### YOUR OBJECTIVE
Tell how many lines in the data contain the string "declared", using a single number as the whole reply.

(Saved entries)
◇ ◇ ◇ ◇ ◇

**src/rtl/dma_irq_pkg.sv**
```systemverilog
package dma_irq_pkg;
  // Number of interrupt lines
  localparam int NOUT     = 4;
  // Cause and mask bit positions
  localparam int DONE_BIT = 0;
  localparam int ERR_BIT  = 6;
  // Word addresses; summary and global banks are aligned to 4 so that the
  // low two address bits select the line.
  localparam int ADR_TX_RUN  = 0;
  localparam int ADR_TX_HALT = 1;
  localparam int ADR_RX_RUN  = 2;
  localparam int ADR_RX_HALT = 3;
  localparam int ADR_TX_SUM  = 4;
  localparam int ADR_RX_SUM  = 8;
  localparam int ADR_GLB     = 12;
  localparam int ADR_CH      = 64;   // per channel: 8 words, cause 0..3, mask 4..7
  localparam int SUM_W       = 32;
endpackage

```
**src/rtl/dma_irq_chan.sv**
```systemverilog
module dma_irq_chan #(
  parameter int NOUT = 4
) (
  input  logic            clk,
  input  logic            rst_n,
  input  logic            start_i,
  input  logic            stop_i,
  input  logic            ev_done_i,
  input  logic            ev_err_i,
  input  logic [NOUT-1:0] cause_wr_i,
  input  logic [NOUT-1:0] mask_wr_i,
  input  logic [1:0]      wbits_i,     // {error, done}
  output logic            run_o,
  output logic [NOUT-1:0] done_o,
  output logic [NOUT-1:0] err_o,
  output logic [NOUT-1:0] mdone_o,
  output logic [NOUT-1:0] merr_o,
  output logic [NOUT-1:0] pend_o
);
  always_ff @(posedge clk) begin
    if (!rst_n)       run_o <= 1'b0;
    else if (start_i) run_o <= 1'b1;
    else if (stop_i)  run_o <= 1'b0;
  end

  // Clear first, then set: a coinciding event keeps the flag.
  always_ff @(posedge clk) begin
    if (!rst_n) begin
      done_o  <= '0;
      err_o   <= '0;
      mdone_o <= '0;
      merr_o  <= '0;
    end else begin
      for (int o = 0; o < NOUT; o++) begin
        done_o[o] <= (done_o[o] & ~(cause_wr_i[o] & wbits_i[0])) | (ev_done_i & run_o);
        err_o[o]  <= (err_o[o]  & ~(cause_wr_i[o] & wbits_i[1])) | (ev_err_i  & run_o);
        if (mask_wr_i[o]) begin
          mdone_o[o] <= wbits_i[0];
          merr_o[o]  <= wbits_i[1];
        end
      end
    end
  end

  assign pend_o = (done_o & mdone_o) | (err_o & merr_o);
endmodule

```
**src/rtl/dma_irq_glob.sv**
```systemverilog
module dma_irq_glob #(
  parameter int W = 8
) (
  input  logic         clk,
  input  logic         rst_n,
  input  logic [W-1:0] set_i,
  input  logic         clr_i,
  output logic [W-1:0] val_o
);
  always_ff @(posedge clk) begin
    if (!rst_n) val_o <= '0;
    else        val_o <= (val_o & ~{W{clr_i}}) | set_i;
  end
endmodule

```
**src/rtl/dma_irq_aggr.sv**
```systemverilog
module dma_irq_aggr
  import dma_irq_pkg::*;
#(
  parameter int NUM_CH = 8,
  parameter int AW     = 10,
  parameter int GLB_W  = 8
) (
  input  logic              clk,
  input  logic              rst_n,
  input  logic              wr_en,
  input  logic [AW-1:0]     wr_addr,
  input  logic [31:0]       wr_data,
  input  logic              rd_en,
  input  logic [AW-1:0]     rd_addr,
  output logic [31:0]       rd_data,
  input  logic [NUM_CH-1:0] ev_done,
  input  logic [NUM_CH-1:0] ev_err,
  input  logic [GLB_W-1:0]  glb_evt,
  output logic [NOUT-1:0]   irq
);
  localparam int CHW = AW - 3;
  localparam logic [AW-1:0] A_TXS = AW'(ADR_TX_RUN);
  localparam logic [AW-1:0] A_TXH = AW'(ADR_TX_HALT);
  localparam logic [AW-1:0] A_RXS = AW'(ADR_RX_RUN);
  localparam logic [AW-1:0] A_RXH = AW'(ADR_RX_HALT);
  localparam logic [AW-1:0] A_GLB = AW'(ADR_GLB);
  localparam logic [AW-1:0] A_CH  = AW'(ADR_CH);

  logic [NOUT-1:0]  done_q [NUM_CH];
  logic [NOUT-1:0]  err_q  [NUM_CH];
  logic [NOUT-1:0]  mdone_q[NUM_CH];
  logic [NOUT-1:0]  merr_q [NUM_CH];
  logic [NOUT-1:0]  pend   [NUM_CH];
  logic [GLB_W-1:0] glob_q [NOUT];
  logic [SUM_W-1:0] tx_sum [NOUT];
  logic [SUM_W-1:0] rx_sum [NOUT];
  logic [SUM_W-1:0] tx_run, rx_run;

  // Flat views of state, for the bound checker
  logic [NUM_CH-1:0]      run_vec;
  logic [NUM_CH*NOUT-1:0] done_vec;
  logic [NOUT*GLB_W-1:0]  glob_flat;

  // Write decode for the channel window
  logic [AW-1:0]  w_off;
  logic           w_in_ch;
  logic [CHW-1:0] w_ch;
  logic [2:0]     w_sub;
  logic [1:0]     wbits;
  assign w_off   = wr_addr - A_CH;
  assign w_in_ch = wr_en && (wr_addr >= A_CH);
  assign w_ch    = w_off[AW-1:3];
  assign w_sub   = w_off[2:0];
  assign wbits   = {wr_data[ERR_BIT], wr_data[DONE_BIT]};

  for (genvar c = 0; c < NUM_CH; c++) begin : g_ch
    localparam int POS = c / 2;
    localparam bit ODD = (c % 2) == 1;
    logic            start_c, stop_c;
    logic [NOUT-1:0] cwr, mwr;
    assign start_c = wr_en && (wr_addr == (ODD ? A_RXS : A_TXS)) && wr_data[POS];
    assign stop_c  = wr_en && (wr_addr == (ODD ? A_RXH : A_TXH)) && wr_data[POS];
    for (genvar o = 0; o < NOUT; o++) begin : g_sel
      assign cwr[o] = w_in_ch && (w_ch == CHW'(c)) && (w_sub == {1'b0, 2'(o)});
      assign mwr[o] = w_in_ch && (w_ch == CHW'(c)) && (w_sub == {1'b1, 2'(o)});
    end
    dma_irq_chan #(.NOUT(NOUT)) u_chan (
      .clk        (clk),
      .rst_n      (rst_n),
      .start_i    (start_c),
      .stop_i     (stop_c),
      .ev_done_i  (ev_done[c]),
      .ev_err_i   (ev_err[c]),
      .cause_wr_i (cwr),
      .mask_wr_i  (mwr),
      .wbits_i    (wbits),
      .run_o      (run_vec[c]),
      .done_o     (done_q[c]),
      .err_o      (err_q[c]),
      .mdone_o    (mdone_q[c]),
      .merr_o     (merr_q[c]),
      .pend_o     (pend[c])
    );
    assign done_vec[c*NOUT +: NOUT] = done_q[c];
  end

  for (genvar o = 0; o < NOUT; o++) begin : g_out
    logic clr_o;
    assign clr_o = wr_en && (wr_addr == A_GLB + AW'(o)) && (&wr_data);
    dma_irq_glob #(.W(GLB_W)) u_glob (
      .clk   (clk),
      .rst_n (rst_n),
      .set_i (glb_evt),
      .clr_i (clr_o),
      .val_o (glob_q[o])
    );
    assign glob_flat[o*GLB_W +: GLB_W] = glob_q[o];
    assign irq[o] = (|tx_sum[o]) | (|rx_sum[o]) | (|glob_q[o]);
  end

  // Parity-split summaries and run words
  always_comb begin
    tx_run = '0;
    rx_run = '0;
    for (int o = 0; o < NOUT; o++) begin
      tx_sum[o] = '0;
      rx_sum[o] = '0;
    end
    for (int c = 0; c < NUM_CH; c++) begin
      if (c % 2 == 0) tx_run[c/2] = run_vec[c];
      else            rx_run[c/2] = run_vec[c];
      for (int o = 0; o < NOUT; o++) begin
        if (c % 2 == 0) tx_sum[o][c/2] = pend[c][o];
        else            rx_sum[o][c/2] = pend[c][o];
      end
    end
  end

  // Read mux
  logic [AW-1:0] r_off;
  logic [31:0]   rd_val;
  assign r_off = rd_addr - A_CH;

  always_comb begin
    rd_val = '0;
    if (rd_addr < A_CH) begin
      if (rd_addr[AW-1:2] == '0)
        rd_val = rd_addr[1] ? rx_run : tx_run;
      else if (rd_addr[AW-1:2] == (AW-2)'(1))
        rd_val = tx_sum[rd_addr[1:0]];
      else if (rd_addr[AW-1:2] == (AW-2)'(2))
        rd_val = rx_sum[rd_addr[1:0]];
      else if (rd_addr[AW-1:2] == (AW-2)'(3))
        rd_val[GLB_W-1:0] = glob_q[rd_addr[1:0]];
    end else begin
      for (int c = 0; c < NUM_CH; c++) begin
        if (r_off[AW-1:3] == CHW'(c)) begin
          if (!r_off[2]) begin
            rd_val[DONE_BIT] = done_q[c][r_off[1:0]];
            rd_val[ERR_BIT]  = err_q[c][r_off[1:0]];
          end else begin
            rd_val[DONE_BIT] = mdone_q[c][r_off[1:0]];
            rd_val[ERR_BIT]  = merr_q[c][r_off[1:0]];
          end
        end
      end
    end
  end

  always_ff @(posedge clk) begin
    if (!rst_n) rd_data <= '0;
    else        rd_data <= rd_en ? rd_val : '0;
  end
endmodule

```
**config.mk**
```make
export PLATFORM = sky130hd
export DESIGN_NAME = dma_irq_aggr
export DESIGN_NICKNAME = d
export VERILOG_FILES = /design/src/rtl/dma_irq_pkg.sv /design/src/rtl/dma_irq_chan.sv /design/src/rtl/dma_irq_glob.sv /design/src/rtl/dma_irq_aggr.sv
export SDC_FILE = /design/constraint.sdc
export NUM_CORES = 1
export LEC_CHECK = 0
export CELL_PAD_IN_SITES_DETAIL_PLACEMENT = 1
export CELL_PAD_IN_SITES_GLOBAL_PLACEMENT = 1
export CORE_UTILIZATION = 29
export DETAILED_ROUTE_END_ITERATION = 10
export GPL_ROUTABILITY_DRIVEN = 0
export PLACE_DENSITY = 0.65
export SYNTH_ARGS = -nofsm -noshare
export SYNTH_HDL_FRONTEND = slang
export SYNTH_SLANG_ARGS = --single-unit
```
**constraint.sdc**
```tcl
create_clock -name clk -period 3.4 [get_ports clk]
set_clock_uncertainty 0.15 [all_clocks]
set_input_delay 0.51 -clock clk [delete_from_list [all_inputs] [get_ports clk]]
set_output_delay 0.51 -clock clk [all_outputs]
set_load 0.02 [all_outputs]
```
# == Word-level counts from Yosys, hierarchy flattened ==
# Index checks and enable logic that the tools add are counted.
# totals
regBits,200
latch_bits,0
mem_bits_rw,0
rom_bits,0
input_bits,80
output_inout_bits,36
word_cells,706
mem_count,0
# classes
addsub,2
multipliers,0
div_mod_pow,0
n_lt_le_gt_ge,4
n_eq_ne,31
shifts,0
n_mux,129
bitwise,317
reduce_logical,129
# op_table
op,count
two-way mux 32 bit,6
AND 1 bit,144
binary-select mux 32 bit (select 2 bit),2
logical AND 1 bit,101
two-way mux 1 bit,82
bitwise OR 1 bit,72
AND 4 bit,16
binary-select mux 1 bit (select 2 bit),32
NOT 1 bit,64
"equality test 7 x 3 -> 1 bit, second input constant",8
"equality test 10 x 4 -> 1 bit, second input constant",4
AND 8 bit,4
two-way mux 8 bit,4
NOT 8 bit,4
bitwise OR 4 bit,8
bitwise OR 8 bit,4
AND reduction 32 bit,1
OR reduction 4 bit,8
OR reduction 8 bit,4
"equality test 7 x 2 -> 1 bit, second input constant",4
two-way mux 24 bit,1
"equality test 10 x 2 -> 1 bit, second input constant",2
"subtractor 10 x 7 -> 10 bit, second input constant",2
binary-select mux 8 bit (select 2 bit),1
20 further kinds,34

# == Depth between registers and ports, before layout ==
# Gate-level depths: netlist of run 1.
# logic_depth
word_depth,13
depth_mapped,10
mapped_depth_nobuf,8

# == By module ==
# From an unflattened synthesis of run 1, not the netlist that was laid out.
# hier_totals
cells_unflattened,956
hier_area_um2,9450.3
# by_module_without_submodules
module,instances,cells_each,area_per_inst_um2,seq_area_each_um2
dma_irq_chan,8,61,668.1,340.3
dma_irq_aggr,1,368,3004.1,160.2
dma_irq_glob,4,25,275.3,160.2

# == Least setup slack after synthesis of run 1 ==
# No wires, ideal clock.
# synth_path
kind,input-to-reg
startpoint,in wr_addr[7]
endpoint,reg g_ch[0].u_chan.done_o[3]
setup_time_ns,0.070
arrival_time_ns,2.217
required_time_ns,3.180
slack_ns,0.962
stages,9
n_path_buf,1
cell_sequence,inv_1 > ha_1 > or3b_2 > a41oi_2 > nor2_1 > nand4_1 > clkbuf_1 > o21ai_0 > a21oi_1
# synth_between
elab_chain_len,8
elab_cells_between_ends,10
cone_classes,1 x add/sub; 1 x order compare; 4 x bitwise; 4 x reduce/logical
# synth_lines
item,line_no,text
"start, declared",dma_irq_aggr.sv:11,"input logic [AW-1:0] wr_addr,"
subtractor 10 x 7 -> 10 bit or greater-or-equal comparator 10 x 7 -> 1 bit (tied branches),"dma_irq_aggr.sv:50, dma_irq_aggr.sv:51",
logical NOT 7 bit or logical AND 1 bit (tied branches),"dma_irq_aggr.sv:64, dma_irq_aggr.sv:51",
logical AND 1 bit (*) (2 in series),dma_irq_aggr.sv:64,"assign cwr[o] = w_in_ch && (w_ch == CHW'(c)) && (w_sub == {1'b0, 2'(o)});"
AND 1 bit (*),dma_irq_chan.sv:35,done_o[o] <= (done_o[o] & ~(cause_wr_i[o] & wbits_i[0])) | (ev_done_i & run_o);
NOT 1 bit (*),dma_irq_chan.sv:35,
AND 1 bit (*),dma_irq_chan.sv:35,
bitwise OR 1 bit (*),dma_irq_chan.sv:35,
"end signal, assigned by index",dma_irq_chan.sv:35,
"end, declared",dma_irq_chan.sv:14,"output logic [NOUT-1:0] done_o,"
# Every way passes the cells marked *; elsewhere a longest branch is shown, timed or not.
# A chain may end at the register's enable or synchronous reset.

# == Worst setup path after layout of run 1 ==
# layout_path
startpoint,reg g_out[2].u_glob.val_o[3]
endpoint,out irq[2]
# layout_between
elab_chain_len,2
# layout_lines
item,line_no,text
"start, declared",dma_irq_glob.sv:8,output logic [W-1:0] val_o
"start signal, assigned",dma_irq_glob.sv:12,else val_o <= (val_o & ~{W{clr_i}}) | set_i;
OR reduction 8 bit,dma_irq_aggr.sv:98,assign irq[o] = (|tx_sum[o]) | (|rx_sum[o]) | (|glob_q[o]);
bitwise OR 1 bit,dma_irq_aggr.sv:98,
"end, declared",dma_irq_aggr.sv:19,output logic [NOUT-1:0] irq
# Every way passes these cells.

◇ ◇ ◇ ◇ ◇

### RESPONSE TO THE TASK
4